This paper reports a
polydimethylsiloxane-
polycarbonate (PDMS-PC) hybrid
microfluidic device capable of performing cell culture under combinations of chemical and
oxygen gradients. The
microfluidic device is constructed of two PDMS layers with microfluidic channel patterns separated by a thin PDMS membrane. The top layer contains an embedded PC film and a
serpentine channel for a spatially confined
oxygen scavenging chemical reaction to generate an
oxygen gradient in the bottom layer for cell culture. Using the chemical reaction method, the device can be operated with a small amount of chemicals, without bulky gas cylinders and sophisticated flow control schemes. Furthermore, it can be directly used in conventional
incubators with syringe pumps to simplify the system setup. The bottom layer contains arrangements of
serpentine channels for chemical gradient generation and a cell culture chamber in the downstream. The generated chemical and
oxygen gradients are experimentally characterized using a
fluorescein solution and an
oxygen-sensitive
fluorescent dye, respectively.

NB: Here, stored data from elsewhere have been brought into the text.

`config.mk`:
```
export PLATFORM = sky130hd
export DESIGN_NAME = ebu_top
export DESIGN_NICKNAME = d
export VERILOG_FILES = /design/src/rtl/ebu_top.v
export VERILOG_INCLUDE_DIRS = /design/src /design/src/rtl
export SDC_FILE = /design/constraint.sdc
export NUM_CORES = 1
export LEC_CHECK = 0
export CELL_PAD_IN_SITES_DETAIL_PLACEMENT = 0
export CELL_PAD_IN_SITES_GLOBAL_PLACEMENT = 1
export CORE_MARGIN = 2
export CORE_UTILIZATION = 52
export DETAILED_ROUTE_END_ITERATION = 8
export DONT_BUFFER_PORTS = 1
export PLACE_DENSITY = 0.9
export SYNTH_ARGS = -nofsm -noshare
export SYNTH_HDL_FRONTEND = slang
export SYNTH_SLANG_ARGS = --single-unit
```
`constraint.sdc`:
```
create_clock -name CLK -period 4.1 [get_ports CLK]
set_clock_uncertainty 0.15 [all_clocks]
set_input_delay 1.23 -clock CLK [delete_from_list [all_inputs] [get_ports CLK]]
set_output_delay 1.23 -clock CLK [all_outputs]
set_load 0.01 [all_outputs]
```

For demonstration, a 48 hour cell-based
drug test and a cell migration assay using human
lung adenocarcinoma epithelial cells (A549) are conducted under various combinations of the chemical and
oxygen gradients in the experiments. The
drug testing results show an increase in A549 cell apoptosis due to the
hypoxia-activated cytotoxicity of
tirapazamine (TPZ) and also suggest great cell compatibility and gradient controllability of the device. In addition, the A549 cell migration assay results demonstrate an aerotactic behavior of the A549 cells and suggest that the
oxygen gradient plays an essential role in guiding cell migration. The migration results, under combinations of
chemokine and
oxygen gradients, cannot be simply superposed with single gradient results. The device is promising to advance the control of in vitro microenvironments, to better study cellular responses under various physiological conditions for biomedical applications.